In the first half of 2007 the volume of modern warehouse space in Poland amounted to 3 155,000 sq m (nearly 54% in Warsaw, but due to the dynamic development of other regions the capital city’s share in the market is diminishing). Since 2005 the map of modern warehouse space has expanded to include Poznań, Wrocław, Upper Silesia, and Łódź. In 2006 the group was joined by Kraków and Tricity. Investors are also interested in
Bydgoszcz and Szczecin, where the first modern warehouses are likely to be completed in 2008.
The development of regional markets is mostly dominated by the development of road infrastructure. Most wanted are areas located next to large cities and in the vicinity of the existing or planned motorways. Hence the popularity of Upper Silesia and Central Poland (construction of the A4 and A2 motorways, and the intersecting A1) and Northern Poland (the A1 is scheduled for completion by 2010).
Since the beginning of 2006 the prices of commercial land have grown – depending on the location – by 100-150% on average. The largest price growth has been recorded in and around Warsaw, Poznań, Wrocław, Upper Silesia, Gdańsk, and around Stryków. And since the building costs increased by around 20-40%, in 2007 the rent prices for warehouse space grew 10-20% on average, as compared to 2006.
Housing
Poland is perceived as a very attractive location for housing investments, so the housing market is developing very rapidly. Projections are that this trend will continue in the nearest future. The largest consumer groups are composed of national and foreign individual investors who buy apartments to live, sell or rent them in the future.

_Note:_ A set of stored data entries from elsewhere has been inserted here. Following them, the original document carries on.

`src/rtl/saa1099_pkg.sv`:
```
// Shared definitions for the SAA1099 write-port master: the request payload,
// the bus FSM state encoding and the chip register index map.
package saa1099_pkg;

    localparam int unsigned ADDR_W = 5;
    localparam int unsigned DATA_W = 8;

    // One queued register write.
    typedef struct packed {
        logic [ADDR_W-1:0] addr;
        logic [DATA_W-1:0] data;
    } saa_req_t;

    localparam int unsigned REQ_W = $bits(saa_req_t);

    typedef enum logic [2:0] {
        IDLE,
        A_SETUP,
        A_STROBE,
        A_HOLD,
        D_SETUP,
        D_STROBE,
        D_HOLD
    } wr_state_e;

    // SAA1099 register indices.
    localparam logic [ADDR_W-1:0] REG_AMP0     = 5'h00;
    localparam logic [ADDR_W-1:0] REG_FREQ0    = 5'h08;
    localparam logic [ADDR_W-1:0] REG_OCT10    = 5'h10;
    localparam logic [ADDR_W-1:0] REG_FREQEN   = 5'h14;
    localparam logic [ADDR_W-1:0] REG_NOISEEN  = 5'h15;
    localparam logic [ADDR_W-1:0] REG_NOISEGEN = 5'h16;
    localparam logic [ADDR_W-1:0] REG_ENV0     = 5'h18;
    localparam logic [ADDR_W-1:0] REG_ENV1     = 5'h19;
    localparam logic [ADDR_W-1:0] REG_CTRL     = 5'h1C;

endpackage

```
`src/rtl/saa1099_wr_fifo.sv`:
```
// Synchronous first-word-fall-through FIFO for queued register writes.
// Ports:
//   clk_sys, rst_n  clock, async active-low reset (empties the FIFO)
//   push, wdata     write side; push is ignored while full
//   pop, rdata      read side; rdata shows the head entry, pop is ignored while empty
//   full, empty     status decoded from the registered occupancy
//   level           current occupancy, 0..DEPTH
module saa1099_wr_fifo #(
    parameter int unsigned WIDTH = 13,
    parameter int unsigned DEPTH = 4
) (
    input  logic                     clk_sys,
    input  logic                     rst_n,
    input  logic                     push,
    input  logic [WIDTH-1:0]         wdata,
    input  logic                     pop,
    output logic [WIDTH-1:0]         rdata,
    output logic                     full,
    output logic                     empty,
    output logic [$clog2(DEPTH):0]   level
);

    localparam int unsigned AW = $clog2(DEPTH);
    localparam int unsigned CW = AW + 1;

    logic [WIDTH-1:0] mem [DEPTH];
    logic [AW-1:0]    wr_ptr;
    logic [AW-1:0]    rd_ptr;
    logic [CW-1:0]    count;
    logic             push_ok;
    logic             pop_ok;

    assign push_ok = push && !full;
    assign pop_ok  = pop && !empty;
    assign full    = (count == CW'(DEPTH));
    assign empty   = (count == '0);
    assign level   = count;
    assign rdata   = mem[rd_ptr];

    // Pointers wrap naturally because DEPTH is a power of two.
    always_ff @(posedge clk_sys or negedge rst_n) begin
        if (!rst_n) begin
            wr_ptr <= '0;
            rd_ptr <= '0;
            count  <= '0;
        end else begin
            if (push_ok) wr_ptr <= wr_ptr + AW'(1);
            if (pop_ok)  rd_ptr <= rd_ptr + AW'(1);
            case ({push_ok, pop_ok})
                2'b10:   count <= count + CW'(1);
                2'b01:   count <= count - CW'(1);
                default: count <= count;
            endcase
        end
    end

    // Storage array; contents are don't-care until written.
    always_ff @(posedge clk_sys) begin
        if (push_ok) mem[wr_ptr] <= wdata;
    end

endmodule

```
`src/rtl/saa1099_writer.sv`:
```
// Bus master for the SAA1099 CPU write port. Buffers valid/ready register
// writes and turns each into an address cycle (a0=1, skipped when the chip
// already has that register latched) followed by a data cycle (a0=0).
// Ports:
//   clk_sys, rst_n             clock, async active-low reset
//   req_valid/req_ready        request handshake (ready = FIFO not full)
//   req_addr, req_data         register index and value
//   inval                      forget the latched-address cache
//   busy                       work queued or bus cycle in progress
//   level                      FIFO occupancy
//   cs_n, a0, wr_n, dout       registered SAA1099 bus pins
module saa1099_writer
    import saa1099_pkg::*;
#(
    parameter int unsigned FIFO_DEPTH = 4,
    parameter int unsigned STROBE_LEN = 2,
    parameter int unsigned GAP_LEN    = 2
) (
    input  logic                          clk_sys,
    input  logic                          rst_n,
    input  logic                          req_valid,
    output logic                          req_ready,
    input  logic [ADDR_W-1:0]             req_addr,
    input  logic [DATA_W-1:0]             req_data,
    input  logic                          inval,
    output logic                          busy,
    output logic [$clog2(FIFO_DEPTH):0]   level,
    output logic                          cs_n,
    output logic                          a0,
    output logic                          wr_n,
    output logic [DATA_W-1:0]             dout
);

    localparam int unsigned MAX_LEN = (STROBE_LEN > GAP_LEN) ? STROBE_LEN : GAP_LEN;
    localparam int unsigned CNT_W   = $clog2(MAX_LEN);
    localparam logic [CNT_W-1:0] STROBE_LOAD = CNT_W'(STROBE_LEN - 1);
    localparam logic [CNT_W-1:0] GAP_LOAD    = CNT_W'(GAP_LEN - 1);

    wr_state_e          state, state_nxt;
    logic [CNT_W-1:0]   cnt, cnt_nxt;
    saa_req_t           work, work_nxt;
    logic [ADDR_W-1:0]  cache_addr, cache_addr_nxt;
    logic               cache_vld, cache_vld_nxt;
    logic               cs_n_nxt, a0_nxt, wr_n_nxt;
    logic [DATA_W-1:0]  dout_nxt;

    logic               fifo_push;
    logic               fifo_pop;
    logic               fifo_full;
    logic               fifo_empty;
    logic [REQ_W-1:0]   fifo_rdata;
    saa_req_t           head;
    logic               cache_hit_c;

    assign fifo_push   = req_valid && !fifo_full;
    assign req_ready   = !fifo_full;
    assign busy        = !fifo_empty || (state != IDLE);
    assign head        = saa_req_t'(fifo_rdata);
    assign cache_hit_c = cache_vld && (cache_addr == head.addr);

    saa1099_wr_fifo #(
        .WIDTH (REQ_W),
        .DEPTH (FIFO_DEPTH)
    ) u_fifo (
        .clk_sys (clk_sys),
        .rst_n   (rst_n),
        .push    (fifo_push),
        .wdata   (REQ_W'({req_addr, req_data})),
        .pop     (fifo_pop),
        .rdata   (fifo_rdata),
        .full    (fifo_full),
        .empty   (fifo_empty),
        .level   (level)
    );

    // Next-state, counter, cache and next-pin values. Pins are decoded from
    // the next state so every bus pin comes straight from a flop.
    always_comb begin
        state_nxt      = state;
        cnt_nxt        = cnt;
        work_nxt       = work;
        cache_addr_nxt = cache_addr;
        cache_vld_nxt  = cache_vld;
        fifo_pop       = 1'b0;
        cs_n_nxt       = cs_n;
        a0_nxt         = a0;
        wr_n_nxt       = wr_n;
        dout_nxt       = dout;

        case (state)
            IDLE: begin
                if (!fifo_empty) begin
                    fifo_pop  = 1'b1;
                    work_nxt  = head;
                    state_nxt = cache_hit_c ? D_SETUP : A_SETUP;
                end
            end
            A_SETUP: begin
                state_nxt = A_STROBE;
                cnt_nxt   = STROBE_LOAD;
            end
            A_STROBE: begin
                if (cnt == '0) begin
                    state_nxt      = A_HOLD;
                    cnt_nxt        = GAP_LOAD;
                    cache_addr_nxt = work.addr;
                    cache_vld_nxt  = 1'b1;
                end else begin
                    cnt_nxt = cnt - CNT_W'(1);
                end
            end
            A_HOLD: begin
                if (cnt == '0) state_nxt = D_SETUP;
                else           cnt_nxt   = cnt - CNT_W'(1);
            end
            D_SETUP: begin
                state_nxt = D_STROBE;
                cnt_nxt   = STROBE_LOAD;
            end
            D_STROBE: begin
                if (cnt == '0) begin
                    state_nxt = D_HOLD;
                    cnt_nxt   = GAP_LOAD;
                end else begin
                    cnt_nxt = cnt - CNT_W'(1);
                end
            end
            D_HOLD: begin
                if (cnt == '0) state_nxt = IDLE;
                else           cnt_nxt   = cnt - CNT_W'(1);
            end
            default: state_nxt = IDLE;
        endcase

        // Invalidate beats a same-cycle cache fill.
        if (inval) cache_vld_nxt = 1'b0;

        // a0/dout only move on entry to a SETUP state, so they are stable
        // through the strobe and the hold that follows it.
        case (state_nxt)
            IDLE: begin
                cs_n_nxt = 1'b1;
                wr_n_nxt = 1'b1;
            end
            A_SETUP: begin
                cs_n_nxt = 1'b0;
                wr_n_nxt = 1'b1;
                a0_nxt   = 1'b1;
                dout_nxt = DATA_W'(work_nxt.addr);
            end
            D_SETUP: begin
                cs_n_nxt = 1'b0;
                wr_n_nxt = 1'b1;
                a0_nxt   = 1'b0;
                dout_nxt = work_nxt.data;
            end
            A_STROBE, D_STROBE: begin
                cs_n_nxt = 1'b0;
                wr_n_nxt = 1'b0;
            end
            A_HOLD, D_HOLD: begin
                cs_n_nxt = 1'b0;
                wr_n_nxt = 1'b1;
            end
            default: begin
                cs_n_nxt = 1'b1;
                wr_n_nxt = 1'b1;
            end
        endcase
    end

    // State, counter, cache and bus pin registers.
    always_ff @(posedge clk_sys or negedge rst_n) begin
        if (!rst_n) begin
            state      <= IDLE;
            cnt        <= '0;
            work       <= '0;
            cache_addr <= '0;
            cache_vld  <= 1'b0;
            cs_n       <= 1'b1;
            a0         <= 1'b0;
            wr_n       <= 1'b1;
            dout       <= '0;
        end else begin
            state      <= state_nxt;
            cnt        <= cnt_nxt;
            work       <= work_nxt;
            cache_addr <= cache_addr_nxt;
            cache_vld  <= cache_vld_nxt;
            cs_n       <= cs_n_nxt;
            a0         <= a0_nxt;
            wr_n       <= wr_n_nxt;
            dout       <= dout_nxt;
        end
    end

endmodule

```
`config.mk`:
```
export PLATFORM = sky130hd
export DESIGN_NAME = saa1099_writer
export DESIGN_NICKNAME = d
export VERILOG_FILES = /design/src/rtl/saa1099_pkg.sv /design/src/rtl/saa1099_wr_fifo.sv /design/src/rtl/saa1099_writer.sv
export SDC_FILE = /design/constraint.sdc
export NUM_CORES = 1
export LEC_CHECK = 0
export ABC_AREA = 1
export BUFFER_PORTS_ARGS = -buffer_cell sky130_fd_sc_hd__buf_2
export CAP_MARGIN = 20
export CORE_UTILIZATION = 50
export CTS_BUF_LIST = sky130_fd_sc_hd__clkbuf_4 sky130_fd_sc_hd__clkbuf_8
export CTS_CLUSTER_DIAMETER = 60
export DETAILED_ROUTE_END_ITERATION = 8
export HOLD_SLACK_MARGIN = 0.02
export PLACE_DENSITY = 0.71
export SLEW_MARGIN = 20
export SYNTH_ARGS = -nofsm -noshare
export SYNTH_HDL_FRONTEND = slang
export SYNTH_SLANG_ARGS = --single-unit
```
`constraint.sdc`:
```
create_clock -name clk_sys -period 2.4 [get_ports clk_sys]
set_input_delay 0.24 -clock clk_sys [delete_from_list [all_inputs] [get_ports clk_sys]]
set_output_delay 0.24 -clock clk_sys [all_outputs]
set_load 0.01 [all_outputs]
```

Also institutional investors (e.g. investment funds) have intensified their activity.
The deficit on the housing market is followed by a price growth. Warsaw is considered the most expensive location when it comes to residential space prices in the whole Central and Eastern Europe. However, it is unlikely that the considerable price growth from 2006 repeats.
The luxury apartments market is still underdeveloped. They will be located in small housing  investments and skyscrapers, which is a new trend on the housing real estate market in Poland. Looking at the current trends we can assume the housing markets in the more important cities (Warsaw, Kraków and Wrocław) are becoming more mature when it comes to the quality and quantity standards. Second, regional markets, such as Tricity, Poznań, Łódź and Katowice, are developing gradually faster, which increases property developers as well as property buyers’ confidence in the housing investments in Poland. JB

The largest group of investors in the Polish retail space market is composed of companies with the EU capital: from Germany (Oppenheim, DEKA), Austria (Akron, Meinl, Immoeast), the Netherlands (ING RE), France (IXIS AEW, Klepierre) and GB/Ireland (Caelum, Hunter Development). Also funds from outside the EU had an important influence on this sector in the first half of 2007, mainly due to the purchase of Simon Ivanhoe’s portfolio by Macquarie CountryWide Trust from Australia, and the Near East, Israel.

The combined volume of modern office space on the most important Polish markets amounts to over 3.8 million sq m. Some 70% of office space in Poland is located in Warsaw. The next places are taken by Kraków – 315,000 sq m, Wrocław – 237,000 sq m, Tricity of Gdańsk, Gdynia and Sopot – 225,000 sq m, Katowice – 170,000 sq m, and Poznań – 164,000 sq m.